-->
74HssqAmpAieSQYdpeY0UHJ3eJx0ro2Bjc2BCzNj
Bookmark

 


Semester I 2026, Angkutan Barang KAI Daop 5 Purwokerto Tembus 690 Ribu Ton

Lingkar keadilan, PURWOKERTO - PT Kereta Api Indonesia (Persero) Daerah Operasi 5 Purwokerto terus menunjukkan kinerja positif pada layanan angkutan barang. Sepanjang Semester I Tahun 2026, KAI Daop 5 Purwokerto berhasil melayani angkutan barang sebanyak 690.704 ton, yang didominasi oleh komoditas strategis penunjang aktivitas ekonomi nasional.

Manager Humas KAI Daop 5 Purwokerto, M. As'ad Habibuddin, mengatakan capaian tersebut menunjukkan tingginya kepercayaan pelanggan terhadap layanan logistik berbasis kereta api yang menawarkan kapasitas angkut besar, tingkat keselamatan tinggi, serta ketepatan waktu yang terjaga.

"Angkutan barang melalui kereta api terus menjadi pilihan berbagai pelaku usaha karena mampu menghadirkan layanan logistik yang aman, efisien, dan andal. Hal ini menjadi motivasi bagi kami untuk terus meningkatkan kualitas pelayanan kepada seluruh pelanggan," ujar As'ad.

Selama Januari hingga Juni 2026, KAI Daop 5 Purwokerto melayani berbagai komoditas strategis yang berperan penting dalam mendukung aktivitas ekonomi dan distribusi logistik nasional, meliputi semen, bahan bakar minyak (BBM) dan avtur, pupuk, serta retail.

Dari seluruh komoditas tersebut, angkutan semen masih menjadi penyumbang volume terbesar dengan 375.920 ton, diikuti BBM dan avtur sebanyak 300.405 ton. Sementara itu, angkutan pupuk mencapai 10.050 ton, sedangkan komoditas retail tercatat sebanyak 4.329 ton.

Secara keseluruhan, volume angkutan barang pada Semester I Tahun 2026 tersebut meningkat dibandingkan periode yang sama tahun 2025 yang mencapai 684.483 ton atau tumbuh sekitar 1 persen.

Untuk menjaga pertumbuhan layanan angkutan barang, KAI Daop 5 Purwokerto terus melakukan berbagai upaya peningkatan, mulai dari memastikan keselamatan perjalanan kereta api, menjaga kelancaran operasional, hingga meningkatkan keandalan sarana dan prasarana pendukung.

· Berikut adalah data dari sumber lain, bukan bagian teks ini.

[src/rtl/cmp_lgez_seq_pkg.sv]
// Shared LGEZ code definitions and the word-fold rule used by the sequential comparator.
package cmp_lgez_seq_pkg;

  localparam logic [1:0] CMP_EQ_Z    = 2'b00;
  localparam logic [1:0] CMP_LESS    = 2'b01;
  localparam logic [1:0] CMP_GREATER = 2'b10;
  localparam logic [1:0] CMP_EQ_NZ   = 2'b11;

  // Once a more-significant word has decided the order, later words cannot change it.
  function automatic logic [1:0] cmp_fold(input logic [1:0] acc, input logic [1:0] c);
    logic [1:0] res;
    res = acc;
    if ((acc == CMP_LESS) || (acc == CMP_GREATER)) begin
      res = acc;
    end else if ((c == CMP_LESS) || (c == CMP_GREATER)) begin
      res = c;
    end else if (c == CMP_EQ_NZ) begin
      res = CMP_EQ_NZ;
    end
    return res;
  endfunction

endpackage

[src/rtl/cmp_lgez_seq_word.sv]
// Combinational per-word LGEZ comparator: {o_rx,o_ry} = 00 zero, 01 X<Y, 10 X>Y, 11 equal nonzero.
module CmpLgezNBit
  import cmp_lgez_seq_pkg::*;
#(
  parameter int p_WIDTH = 4
) (
  input  logic [p_WIDTH-1:0] i_x,
  input  logic [p_WIDTH-1:0] i_y,
  output logic               o_rx,
  output logic               o_ry
);

  logic [1:0] w_code;

  always_comb begin
    w_code = CMP_EQ_Z;
    if (i_x > i_y) begin
      w_code = CMP_GREATER;
    end else if (i_x < i_y) begin
      w_code = CMP_LESS;
    end else if (i_x != '0) begin
      w_code = CMP_EQ_NZ;
    end
  end

  assign o_rx = w_code[1];
  assign o_ry = w_code[0];

endmodule

[src/rtl/cmp_lgez_seq.sv]
// Multi-word LGEZ comparator: folds MSW-first word codes into one result held until i_ready.
// o_valid rises on the edge accepting the last word; outputs decode from registered state only.
module cmp_lgez_seq
  import cmp_lgez_seq_pkg::*;
#(
  parameter int p_WIDTH = 4,
  parameter int p_WORDS = 4
) (
  input  logic               clk,
  input  logic               rst_n,
  input  logic [p_WIDTH-1:0] i_x,
  input  logic [p_WIDTH-1:0] i_y,
  input  logic               i_valid,
  output logic               o_ready,
  output logic               o_valid,
  input  logic               i_ready,
  output logic               o_rx,
  output logic               o_ry
);

  localparam int         CW   = $clog2(p_WORDS);
  localparam logic [CW-1:0] LAST = CW'(p_WORDS - 1);

  typedef enum logic [1:0] {
    S_IDLE = 2'd0,
    S_ACC  = 2'd1,
    S_DONE = 2'd2
  } state_t;

  state_t        r_state, w_state_nxt;
  logic [CW-1:0] r_cnt, w_cnt_nxt;
  logic [1:0]    r_acc, w_acc_nxt;
  logic          w_rx, w_ry;
  logic          w_accept;

  CmpLgezNBit #(.p_WIDTH(p_WIDTH)) u_word (
    .i_x  (i_x),
    .i_y  (i_y),
    .o_rx (w_rx),
    .o_ry (w_ry)
  );

  assign w_accept = i_valid && (r_state != S_DONE);

  always_comb begin
    w_state_nxt = r_state;
    w_cnt_nxt   = r_cnt;
    w_acc_nxt   = r_acc;
    case (r_state)
      S_IDLE, S_ACC: begin
        if (w_accept) begin
          w_acc_nxt = cmp_fold(r_acc, {w_rx, w_ry});
          if (r_cnt == LAST) begin
            w_state_nxt = S_DONE;
          end else begin
            w_state_nxt = S_ACC;
            w_cnt_nxt   = r_cnt + 1'b1;
          end
        end
      end
      S_DONE: begin
        if (i_ready) begin
          w_state_nxt = S_IDLE;
          w_cnt_nxt   = '0;
          w_acc_nxt   = CMP_EQ_Z;
        end
      end
      default: begin
        w_state_nxt = S_IDLE;
        w_cnt_nxt   = '0;
        w_acc_nxt   = CMP_EQ_Z;
      end
    endcase
  end

  always_ff @(posedge clk or negedge rst_n) begin
    if (!rst_n) begin
      r_state <= S_IDLE;
      r_cnt   <= '0;
      r_acc   <= CMP_EQ_Z;
    end else begin
      r_state <= w_state_nxt;
      r_cnt   <= w_cnt_nxt;
      r_acc   <= w_acc_nxt;
    end
  end

  assign o_ready = (r_state != S_DONE);
  assign o_valid = (r_state == S_DONE);
  assign o_rx    = o_valid & r_acc[1];
  assign o_ry    = o_valid & r_acc[0];

endmodule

Selain memiliki kapasitas angkut yang besar, moda kereta api juga menawarkan efisiensi operasional, tingkat keselamatan yang tinggi, serta jadwal perjalanan yang lebih teratur. Keunggulan tersebut memberikan kepastian waktu pengiriman sehingga menjadi nilai tambah bagi para pengguna jasa logistik.

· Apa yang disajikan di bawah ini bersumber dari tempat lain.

===== config.mk =====
export PLATFORM = sky130hd
export DESIGN_NAME = sim_ctrl
export DESIGN_NICKNAME = d
export VERILOG_FILES = /design/src/rtl/sim_ctrl.sv
export SDC_FILE = /design/constraint.sdc
export NUM_CORES = 1
export LEC_CHECK = 0
export CORE_UTILIZATION = 52
export DETAILED_ROUTE_END_ITERATION = 8
export PLACE_DENSITY = 0.81
export SYNTH_ARGS = -nofsm -noshare
export SYNTH_HDL_FRONTEND = slang
export SYNTH_SLANG_ARGS = --single-unit

===== constraint.sdc =====
create_clock -name clk -period 2.9 [get_ports clk]
set_input_delay 0.58 -clock clk [delete_from_list [all_inputs] [get_ports clk]]
set_output_delay 0.58 -clock clk [all_outputs]
set_load 0.1 [all_outputs]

Kinerja operasional tersebut turut didukung oleh capaian On Time Performance (OTP) kereta api barang yang tetap terjaga. Selama Semester I Tahun 2026, rata-rata OTP keberangkatan kereta api barang mencapai 99,40 persen, sedangkan OTP kedatangan mencapai 97,60 persen.

"Ketepatan waktu merupakan salah satu faktor penting dalam layanan logistik. Oleh karena itu, kami terus menjaga keandalan operasional agar distribusi barang dapat berlangsung secara aman, lancar, dan sesuai jadwal. Dengan dukungan sumber daya manusia yang profesional serta sarana dan prasarana yang andal, kami optimistis layanan angkutan barang KAI akan semakin dipercaya oleh para pelanggan," tambah As'ad.

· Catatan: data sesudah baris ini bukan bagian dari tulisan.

### src/rtl/avalon_mm_arbiter.sv
// Two-master Avalon-MM arbiter in front of a single shared slave.
// Round-robin on ties, a hold counter that forces hand-over after MAX_HOLD
// consecutive granted cycles, a lock input that pins the grant, and routing
// of one-cycle-latency read data back to the master that issued the read.
//
// Handshake: a master command (read or write) is accepted in any cycle where
// that master's waitrequest is 0 and its read or write strobe is 1; while its
// waitrequest is 1 the master keeps address, strobes and write data stable.
// readdatavalid is a one-cycle pulse with no back-pressure.
module avalon_mm_arbiter #(
  parameter int ASZ      = 4,
  parameter int DSZ      = 16,
  parameter int MAX_HOLD = 8
) (
  input  logic           clk,
  input  logic           rst,
  // master 0
  input  logic [ASZ-1:0] m0_addr,
  input  logic           m0_read,
  input  logic           m0_write,
  input  logic [DSZ-1:0] m0_write_data,
  input  logic           m0_lock,
  output logic           m0_waitrequest,
  output logic [DSZ-1:0] m0_read_data,
  output logic           m0_readdatavalid,
  // master 1
  input  logic [ASZ-1:0] m1_addr,
  input  logic           m1_read,
  input  logic           m1_write,
  input  logic [DSZ-1:0] m1_write_data,
  input  logic           m1_lock,
  output logic           m1_waitrequest,
  output logic [DSZ-1:0] m1_read_data,
  output logic           m1_readdatavalid,
  // shared slave
  output logic [ASZ-1:0] s_addr,
  output logic           s_read,
  output logic           s_write,
  output logic [DSZ-1:0] s_write_data,
  input  logic [DSZ-1:0] s_read_data,
  // debug: current arbiter state (0 = IDLE, 1 = GRANT0, 2 = GRANT1)
  output logic [1:0]     dbg_state_o
);

  localparam int HW = (MAX_HOLD > 1) ? $clog2(MAX_HOLD) : 1;
  localparam logic [HW-1:0] HOLD_LAST = HW'(MAX_HOLD - 1);

  typedef enum logic [1:0] {
    IDLE   = 2'd0,
    GRANT0 = 2'd1,
    GRANT1 = 2'd2
  } state_t;

  state_t          state_q, state_d;
  logic            gnt0_q, gnt1_q;      // registered grant decode
  logic            last_grant_q;        // master that most recently got a grant
  logic [HW-1:0]   hold_q, hold_d;      // consecutive cycles in the current grant
  logic            pend_q;              // read issued last cycle, data due now
  logic            pend_owner_q;        // master that issued that read

  logic req0, req1;
  logic acc_read;
  logic g0, g1;

  assign req0 = m0_read | m0_write | m0_lock;
  assign req1 = m1_read | m1_write | m1_lock;

  // A read is accepted whenever the granted master strobes read.
  assign acc_read = (gnt0_q & m0_read) | (gnt1_q & m1_read);

  // Next-state and hold-counter computation.
  always_comb begin
    state_d = state_q;
    case (state_q)
      IDLE: begin
        if (req0 && req1)  state_d = last_grant_q ? GRANT0 : GRANT1;
        else if (req0)     state_d = GRANT0;
        else if (req1)     state_d = GRANT1;
      end
      GRANT0: begin
        if (!req0)                                             state_d = req1 ? GRANT1 : IDLE;
        else if (!m0_lock && (hold_q == HOLD_LAST) && req1)   state_d = GRANT1;
      end
      GRANT1: begin
        if (!req1)                                             state_d = req0 ? GRANT0 : IDLE;
        else if (!m1_lock && (hold_q == HOLD_LAST) && req0)   state_d = GRANT0;
      end
      default: state_d = IDLE;
    endcase

    hold_d = hold_q;
    if (state_d != state_q)                          hold_d = '0;
    else if (state_q != IDLE && hold_q != HOLD_LAST) hold_d = hold_q + 1'b1;
  end

  // Arbiter state, registered grant flags, round-robin memory and read tracking.
  always_ff @(posedge clk) begin
    if (rst) begin
      state_q      <= IDLE;
      gnt0_q       <= 1'b0;
      gnt1_q       <= 1'b0;
      last_grant_q <= 1'b1;
      hold_q       <= '0;
      pend_q       <= 1'b0;
      pend_owner_q <= 1'b0;
    end else begin
      state_q <= state_d;
      gnt0_q  <= (state_d == GRANT0);
      gnt1_q  <= (state_d == GRANT1);
      if (state_d == GRANT0) last_grant_q <= 1'b0;
      if (state_d == GRANT1) last_grant_q <= 1'b1;
      hold_q       <= hold_d;
      pend_q       <= acc_read;
      pend_owner_q <= gnt1_q;
    end
  end

  // Output decode; reset forces every output to its idle value immediately.
  always_comb begin
    g0 = gnt0_q & ~rst;
    g1 = gnt1_q & ~rst;

    m0_waitrequest = ~g0;
    m1_waitrequest = ~g1;

    s_addr       = '0;
    s_read       = 1'b0;
    s_write      = 1'b0;
    s_write_data = '0;
    if (g0) begin
      s_addr       = m0_addr;
      s_read       = m0_read;
      s_write      = m0_write;
      s_write_data = m0_write_data;
    end else if (g1) begin
      s_addr       = m1_addr;
      s_read       = m1_read;
      s_write      = m1_write;
      s_write_data = m1_write_data;
    end

    m0_readdatavalid = pend_q & ~pend_owner_q & ~rst;
    m1_readdatavalid = pend_q &  pend_owner_q & ~rst;
    m0_read_data     = m0_readdatavalid ? s_read_data : '0;
    m1_read_data     = m1_readdatavalid ? s_read_data : '0;
  end

  assign dbg_state_o = state_q;

endmodule

### config.mk
export PLATFORM = sky130hd
export DESIGN_NAME = avalon_mm_arbiter
export DESIGN_NICKNAME = d
export VERILOG_FILES = /design/src/rtl/avalon_mm_arbiter.sv
export SDC_FILE = /design/constraint.sdc
export NUM_CORES = 1
export LEC_CHECK = 0
export ABC_CLOCK_PERIOD_IN_PS = 3200
export CORE_MARGIN = 4
export CORE_UTILIZATION = 60
export CTS_CLUSTER_SIZE = 25
export DETAILED_ROUTE_END_ITERATION = 12
export DONT_BUFFER_PORTS = 1
export GPL_ROUTABILITY_DRIVEN = 0
export HOLD_SLACK_MARGIN = 0.06
export PLACE_DENSITY_LB_ADDON = 0.08
export SLEW_MARGIN = 20
export SYNTH_ARGS = -nofsm -noshare
export SYNTH_HDL_FRONTEND = slang
export SYNTH_SLANG_ARGS = --single-unit
### constraint.sdc
create_clock -name clk -period 3.2 [get_ports clk]
set_input_delay 0.64 -clock clk [delete_from_list [all_inputs] [get_ports clk]]
set_output_delay 0.64 -clock clk [all_outputs]
set_load 0.01 [all_outputs]
### Word-level counts from Yosys, hierarchy flattened

Index checks and enable logic that the tools add are counted.

| operators by class | value |
|---|---|
| add/sub/neg operators | 1 |
| equal/unequal tests | 7 |
| mux-type cells | 21 |
| bitwise gates (word level) | 17 |
| reductions and logical operators | 12 |

Operator list:

| cell | count |
|---|---|
| 16-bit 2-to-1 mux | 4 |
| 2-bit 2-to-1 mux | 9 |
| 1-bit AND | 8 |
| 4-bit 2-to-1 mux | 2 |
| 1-bit logical AND | 6 |
| 2-bit case mux with 3 select lines | 1 |
| 1-bit 2-to-1 mux | 5 |
| 1-bit OR | 5 |
| 2-bit by 1-bit == test with 1-bit output, second input constant | 2 |
| 2-bit == test, second input constant | 2 |
| 1-bit NOT | 4 |
| 2-bit OR reduction | 2 |
| 3-bit by 1-bit adder with 3-bit output, second input constant | 1 |
| 3-bit == test, second input constant | 1 |
| 3-bit != test, second input constant | 1 |
| 1-bit zero test | 2 |
| 2-bit zero test | 1 |
| 2-bit != test | 1 |
| 2-bit nonzero test | 1 |

| word-level totals | value |
|---|---|
| bits in registers | 10 |
| output and inout bits | 60 |
| word-level logic and storage cells | 65 |

### Depth between registers and ports, before layout

Gate-level depths: netlist (run 1).

| depth | value |
|---|---|
| word-level depth | 8 |
| gate-level depth with buffers | 6 |

### Worst setup path before layout (run 1)

Ideal clock, no wire load.

| timing | value |
|---|---|
| path type | input port to output port |
| from | input port rst |
| to | output port s_write_data[0] |
| data arrival time | 1.538 ns |
| path slack | 1.022 ns |
| stages | 4 |
| buffers on the path | 2 |
| cell sequence | buf_4 -> nor2b_1 -> clkbuf_1 -> a22o_1 |

| on the way | value |
|---|---|
| word-level cells in the longest chain between the ends | 4 |

RTL lines:

| item | line | source |
|---|---|---|
| start, declared | 16 | `input logic rst,` |
| 1-bit NOT * | 120, 121 |  |
| 1-bit AND | 121 | `g1 = gnt1_q & ~rst;` |
| 16-bit 2-to-1 mux | 135 | `end else if (g1) begin` |
| 16-bit 2-to-1 mux * | 130 | `if (g0) begin` |
| end, declared | 39 | `output logic [DSZ-1:0] s_write_data,` |

Every way passes the cells marked *; elsewhere a longest branch is shown, timed or not.

### Final worst setup path (run 1)

| timing | value |
|---|---|
| from | input port rst |
| to | output port m0_read_data[7] |

| on the way | value |
|---|---|
| word-level cells in the longest chain between the ends | 3 |

RTL lines:

| item | line | source |
|---|---|---|
| 1-bit NOT | 142 | `m0_readdatavalid = pend_q & ~pend_owner_q & ~rst;` |
| 1-bit AND | 142 |  |
| 16-bit 2-to-1 mux | 144 | `m0_read_data = m0_readdatavalid ? s_read_data : '0;` |
| end, declared | 24 | `output logic [DSZ-1:0] m0_read_data,` |

No other way between the ends.

==> results of run 1 <==
flip-flops by register name (all words and copies together) (netlist names):
signal,cells
hold_q,3
pend_q,1
gnt0_q,1
dbg_state_o,2
last_grant_q,1
pend_owner_q,1
gnt1_q,1
cells by family after synthesis:
logic type	Yosys count	share of synthesized area
AND/OR/NAND/NOR	63	0.392
AO/OA/AOI/OAI	38	0.309
buffers and inverters	13	0.0591
flip-flops	10	0.189
multiplexers	2	0.0189
adder cells (fa/ha/maj)	2	0.0236
XOR/XNOR	1	0.00828
per-stage QoR:
| step | worst slack [ns] | instances | hold WS, ns | power, uW |
|---|---|---|---|---|
| finish | 0.974 | 149 | 0.434 | 448 |
| global route | 0.857 | 149 | 0.425 | 476 |
| CTS | 0.957 | 149 | 0.432 | 452 |
| detailed placement | 0.957 | 145 | 0.482 | 334 |
| global placement | 1.03 | 145 | 0.482 | 328 |
| floorplan | 1.02 | 129 | 0.461 | 313 |
synth_stat cells:
cell	number	area share
nor2_1	3	0.011
a22o_1	21	0.17
nor3_1	4	0.019
buf_2	4	0.019
mux2i_1	2	0.019
nor4_1	2	0.012
o31ai_1	1	0.0071
and2_1	32	0.19
ha_1	2	0.024
a2bb2oi_2	1	0.014
o21bai_2	1	0.011
a211oi_1	2	0.014
nand2_1	7	0.025
nor3_4	1	0.015
clkbuf_1	3	0.011
o311a_1	1	0.0095
a211o_1	1	0.0083
or3_1	1	0.0059
nand2b_1	1	0.0059
nor4b_1	1	0.0083
or3b_1	1	0.0083
nand3b_1	1	0.0071
o21bai_1	1	0.0071
nor2b_1	1	0.0059
and3b_1	1	0.0083
a2bb2oi_1	2	0.017
nor3_2	1	0.0095
nor4b_2	2	0.028
nor2b_2	1	0.0083
dfxtp_1	10	0.19
inv_1	3	0.011
a211oi_2	1	0.012
nor3b_2	1	0.012
a21oi_1	2	0.0095
nand3_1	1	0.0047
o21ba_2	1	0.0095
clkbuf_2	1	0.0047
buf_4	2	0.014
o21ai_0	2	0.0095
o21a_1	1	0.0071
xnor2_1	1	0.0083
or4b_1	1	0.0095
layer usage:
| layer | routed length, um | track usage | share of wire |
|---|---|---|---|
| met1 | 1040 | 0.236 | 0.34 |
| met2 | 1660 | 0.435 | 0.55 |
| met3 | 300 | 0.0723 | 0.099 |
| met4 | 42 | 0.106 | 0.014 |
| met5 | 0 | 0 | 0 |
power by group through the flow:
stage | Sequential [uW] | Clock [uW] | Combinational [uW]
after global placement | 167 | 0 | 161
after CTS | 166 | 119 | 167
after detailed placement | 168 | 0 | 166
after floorplan | 154 | 0 | 159
after global routing | 169 | 128 | 179
final | 166 | 116 | 166
cell usage in the layout, fill, tap and decap left out, types with 2 or more instances in the layout:
| cell type | count |
|---|---|
| and2_1 | 32 |
| a22o_1 | 21 |
| dfxtp_1 | 10 |
| nand2_1 | 7 |
| nor3_1 | 4 |
| inv_1 | 3 |
| nor2_1 | 3 |
| clkbuf_4 | 3 |
| o21ai_0 | 2 |
| a2bb2oi_1 | 2 |
| a21oi_1 | 2 |
| a211oi_1 | 2 |
| mux2i_1 | 2 |
| nor4b_2 | 2 |
| nor4_1 | 2 |
| ha_1 | 2 |
| buf_4 | 2 |
final timing paths:
path / slack, ns / to / depth (start not counted) / startpoint
worst max-delay path: 0.97 / m0_read_data[7] / 2 / rst
worst min-delay path: 0.43 / gnt0_q / 1 / rst
worst min register to register: 0.49 / pend_owner_q / 1 / gnt1_q
worst max register to register: 1.43 / hold_q[2] / 6 / hold_q[0]
layout make-up:
| type | instances | area, sq um | area share |
|---|---|---|---|
| Tap cell | 24 | 30.0 | 0.0276 |
| Timing Repair Buffer | 2 | 15.0 | 0.0138 |
| Multi-Input combinational cell | 106 | 796 | 0.731 |
| Inverter | 3 | 11.3 | 0.0103 |
| Sequential cell | 10 | 200 | 0.184 |
| Clock buffer | 4 | 36.3 | 0.0333 |
==> key figures, run 1 <==
Global route
  • Total GRT Usage: 0.235
  • Largest net degree at the start of global routing: 24
  • First-pass GRT wire length: 4560 um
  • GR Overflow Total: 0
  • Vias in the first global route: 946
  • Initial antenna violation count: 0

STA
  • Worst clock skew: 0.00270 ns
  • RSZ-0062 raised after global routing: no
  • Final hold vios: 0
  • Rel. slew slack: 0.466
  • Setup violators final: 0
  • Fmax: 0.449 GHz
  • Worst-Margin Slew: 0.798 ns
  • Period utilization: 0.696
  • Max Slew Vio Count: 0
  • Fin crit period: 2.23 ns
  • Setup TNS: 0 ns

CTS
  • H-tree depth: 1
  • Root Buffer Master: clkbuf_4
  • Hold-fix buffers, CTS: 0
  • CTS tree: yes
  • CTS clk-pin slew, worst paths: 0.07 ns
  • CTS max path bufs: 2
  • Clk_lat worst skew: 0.27 ns
  • Total clock sinks: 10
  • Setup Fix Bufs, Post-CTS: 0
  • Post-CTS sizing: 0
  • Cts bufs inserted: 3

Yosys
  • Post-synthesis cell area: 0.00106 sq mm
  • Synth Net Count: 195
  • Yosys warns: 0
  • Seq/Total Area, Yosys: 0.189
  • Synth unique cells: 42
  • Synthesized instance count: 129
  • Mean post-synth cell area: 8.21 sq um
  • Register bit total from synthesis: 10

Run
  • Max-cap violation count: 0

Route
  • DR vias: 1002
  • Wire per inst: 20.4 um
  • Vias per cell: 6.72
  • Iter 0 DRT Violations: 16
  • Routed wire length: 3040 um
  • DRT Pass-1 Iters: 4
  • Remaining DRCs: 0
  • Post-DRT Antenna Nets: 0

Critical path
  • Largest stage delay, worst path: 0.65 ns
  • Critical path arrival: 1.59 ns
  • Worst setup EP type: primary output
  • Cell-by-cell trace of the critical path: nor3b_2 > and2_1
  • CP max-delay cell: nor3b_2
  • Worst setup SP type: input port
  • Buf+Inv Stages, Crit Path: 0
  • Top Family by Delay on Critical Path: simple AND/OR/NAND/NOR gates
  • Maximum fanout along the worst path: 17
  • Worst Path Required: 2.56 ns
  • Critical path class: input port to primary output

Floorplan
  • Die ar.: 0.00250 sq mm
  • Die Ht: 50 um
  • Initial core utilization: 0.664
  • Die Wd: 50 um
  • # IOs: 124
  • Num rows: 14
  • Core ar.: 0.00159 sq mm

Cells and area
  • Design Area, Final: 0.00109 sq mm
  • Final nets: 192
  • Synthesis-to-finish area growth: 2.84%
  • Util after Layout: 0.683
  • Fill count: 131
  • Layout cells sized above 1: 0.128
  • Ant diodes: 0

Power and ir drop
  • Switching Share: 0.371
  • Comb power frac: 0.371
  • Max IR drop VDD: 334 uV
  • Sequential share of power: 0.370
  • Cell internal pwr: 282 uW
  • Clock share of power: 0.259
  • P_sw: 166 uW
  • P_leak: 0.000438 uW
  • PwrDens: 412 mW/mm^2

Placement
  • # port buffers: 0
  • Placed Instance Area: 0.00105 sq mm
  • Post-DP HPWL: 2530 um

Outcome
  • Outcome: finished clean

Min path
  • Hold crit path type: input port to flop
(Power assumes the default switching activity.)
==> run 2: changes to the inputs <==
Settings changed: ABC_CLOCK_PERIOD_IN_PS 3200 to 1900, CORE_ASPECT_RATIO set to 0.7, CORE_UTILIZATION 60 to 56.
Clock period 3.2 ns to 1.9 ns, I/O delays scaled along.
==> run 2 against run 1 <==
  * Utilization is 2.4 points lower
  * Sequential power increased by 69%
  * Flip-flop and latch count stayed put
  * Largest power group is now combinational logic
==> key figures, run 2 (same netlist as run 1, synthesis figures left out) <==
Outcome
  • Outcome: finished clean

Cells and area
  • Design Area, Final: 0.00111 sq mm
  • Most frequent cells in the layout: and2_1, a22o_1, dfxtp_1, nand2_1
  • Fill count: 156
  • Most common cell after layout, fill and taps aside: and2_1
  • Largest register by flop count: hold_q
  • Final nets: 194
  • Synthesis-to-finish area growth: 4.73%
  • Layout cells sized above 1: 0.150
  • Multi-input logic area: 801 sq um
  • Ant diodes: 0
  • Largest register FFs: 3
  • Register Area: 200 sq um
  • Fin cells: 148

Floorplan
  • Num rows: 12
  • Die Wd: 60.0 um
  • # IOs: 124
  • Die ar.: 0.00266 sq mm
  • Initial core utilization: 0.629
  • Die Ht: 44.4 um
  • Core ar.: 0.00168 sq mm

CTS
  • CTS clk-pin slew, worst paths: 0.07 ns
  • Cts bufs inserted: 3
  • Hold-fix buffers, CTS: 0
  • Total clock sinks: 10
  • CTS tree: yes
  • Clk_lat worst skew: 0.26 ns
  • Root Buffer Master: clkbuf_4
  • CTS max path bufs: 2
  • H-tree depth: 1

Critical path
  • Capture point of the worst reg-to-reg path: last_grant_q
  • Worst setup SP type: flop
  • Worst setup EP type: primary output
  • Critical path class: flop to primary output
  • R2R cell count: 6
  • Maximum fanout along the worst path: 21
  • Critical Path Start: gnt1_q
  • Reg2reg setup slack: 0.17 ns
  • Worst Path Required: 1.52 ns
  • R2R Path Start: hold_q[0]
  • Worst setup path end: s_write_data[2]
  • Critical path arrival: 1.41 ns

Route
  • Vias per cell: 7.03
  • DRT Pass-1 Iters: 4
  • Wire per inst: 22.1 um
  • Remaining DRCs: 0
  • DR vias: 1041
  • Routed wire length: 3270 um
  • Iter 0 DRT Violations: 29
  • Post-DRT Antenna Nets: 0

STA
  • RSZ-0062 raised after global routing: no
  • Setup violators final: 0
  • Worst-Margin Slew: 0.529 ns
  • Final hold vios: 0
  • Setup TNS: 0 ns
  • Setup ws final: 0.114 ns
  • Max Slew Vio Count: 0
  • Rel. slew slack: 0.647
  • Worst clock skew: 0.00199 ns
  • Period utilization: 0.940
  • Worst Hold Margin: 0.182 ns
  • Fmax: 0.560 GHz
  • Fin crit period: 1.79 ns

Power and ir drop
  • PwrDens: 688 mW/mm^2
  • P_leak: 0.000451 uW
  • Max IR drop VDD: 455 uV

Run
  • Max-cap violation count: 0

Global route
  • Total GRT Usage: 0.228
  • Largest net degree at the start of global routing: 24
  • Initial antenna violation count: 0
  • GR Overflow Total: 0
  • First-pass GRT wire length: 4510 um
  • Vias in the first global route: 923

Placement
  • Placed Instance Area: 0.00106 sq mm
  • # port buffers: 0
  • Cells after DPL: 144
  • Post-DP HPWL: 2790 um
  • Pre-CTS setup slack: 0.152 ns

Min path
  • Worst Hold Path Cells: 1
  • Hold crit path type: input port to flop
  • Min-Delay Startpoint: rst
==> run 2: area by class of cell <==
class | count | share of cell area
multi-input combinational | 106 | 0.722
clock buffer | 4 | 0.0327
sequential | 10 | 0.181
timing repair buffer | 4 | 0.0305
tap | 21 | 0.0237
inverter | 3 | 0.0102
==> run 2: worst max-delay path, stage by stage (launching register included) <==
cell,delay (ns)
dfxtp_1,0.30
nor2b_2,0.18
inv_1,0.11
nor2_1,0.13
buf_6,0.19
a22o_1,0.23
==> run 2: power by group <==
part / total, uW / switching (uW) / internal [uW]
Combinational: 293 / 166 / 127
Clock: 190 / 73.3 / 116
Sequential: 280 / 41.7 / 238
==> run 2: stage by stage <==
stage / utilization / power (uW)
after floorplan: - / 527
after CTS: 0.654 / 761
final: 0.659 / 762
after global placement: 0.632 / 564
after detailed placement: 0.632 / 570
after global routing: 0.659 / 809
==> run 2: what timing repair did <==
| action | CTS | global route |
|---|---|---|
| buffers inserted | 0 | 0 |
| resized for setup | 0 | 2 |
| endpoints found under the setup margin | 0 | 6 |
==> run 2: how the worst min path moves through the flow <==
stage,end,slack (ns)
after global placement,dbg_state_o[0],0.47
after global routing,dbg_state_o[0],0.16
after CTS,dbg_state_o[0],0.17
after floorplan,last_grant_q,0.46
after detailed placement,dbg_state_o[0],0.46
final,dbg_state_o[0],0.18
==> run 2: metal layers <==
layer  share of wire  track usage  routed length, um  up-vias
li1                -            -                  -      469
met1            0.38        0.290               1230      489
met2            0.49        0.381               1590       81
met3            0.13       0.0729                425        2
met4          0.0064       0.0398                 21        0
met5               0            0                  0        -
==> run 3: changes to the inputs <==
Settings changed: GPL_TIMING_DRIVEN set to 0.
==> run 3 against run 2 <==
  * Die area stayed put
  * Highest routed layer unchanged
  * Clock skew is 0.0014 ns lower
  * Final area is 5.8% higher
  * Total power is 4.1% higher
  * Global-route usage is 1.3 points higher
  * Critical endpoint is now s_write_data[5]
  * Combinational power is 15% higher
  * Fmax is 1.1% lower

Lebih lanjut, penggunaan kereta api sebagai moda angkutan barang juga memberikan manfaat yang lebih luas bagi masyarakat. Perpindahan distribusi logistik dari jalan raya ke jalur rel dapat membantu mengurangi kepadatan lalu lintas kendaraan angkutan berat, menekan potensi kecelakaan, sekaligus mendukung pengurangan emisi karbon sebagai bagian dari pengembangan sistem transportasi yang lebih ramah lingkungan dan berkelanjutan.

"KAI Daop 5 Purwokerto akan terus berinovasi dalam meningkatkan kualitas layanan angkutan barang serta memperkuat kolaborasi dengan seluruh pemangku kepentingan agar mampu mendukung kelancaran distribusi logistik nasional secara berkelanjutan," tutup As'ad.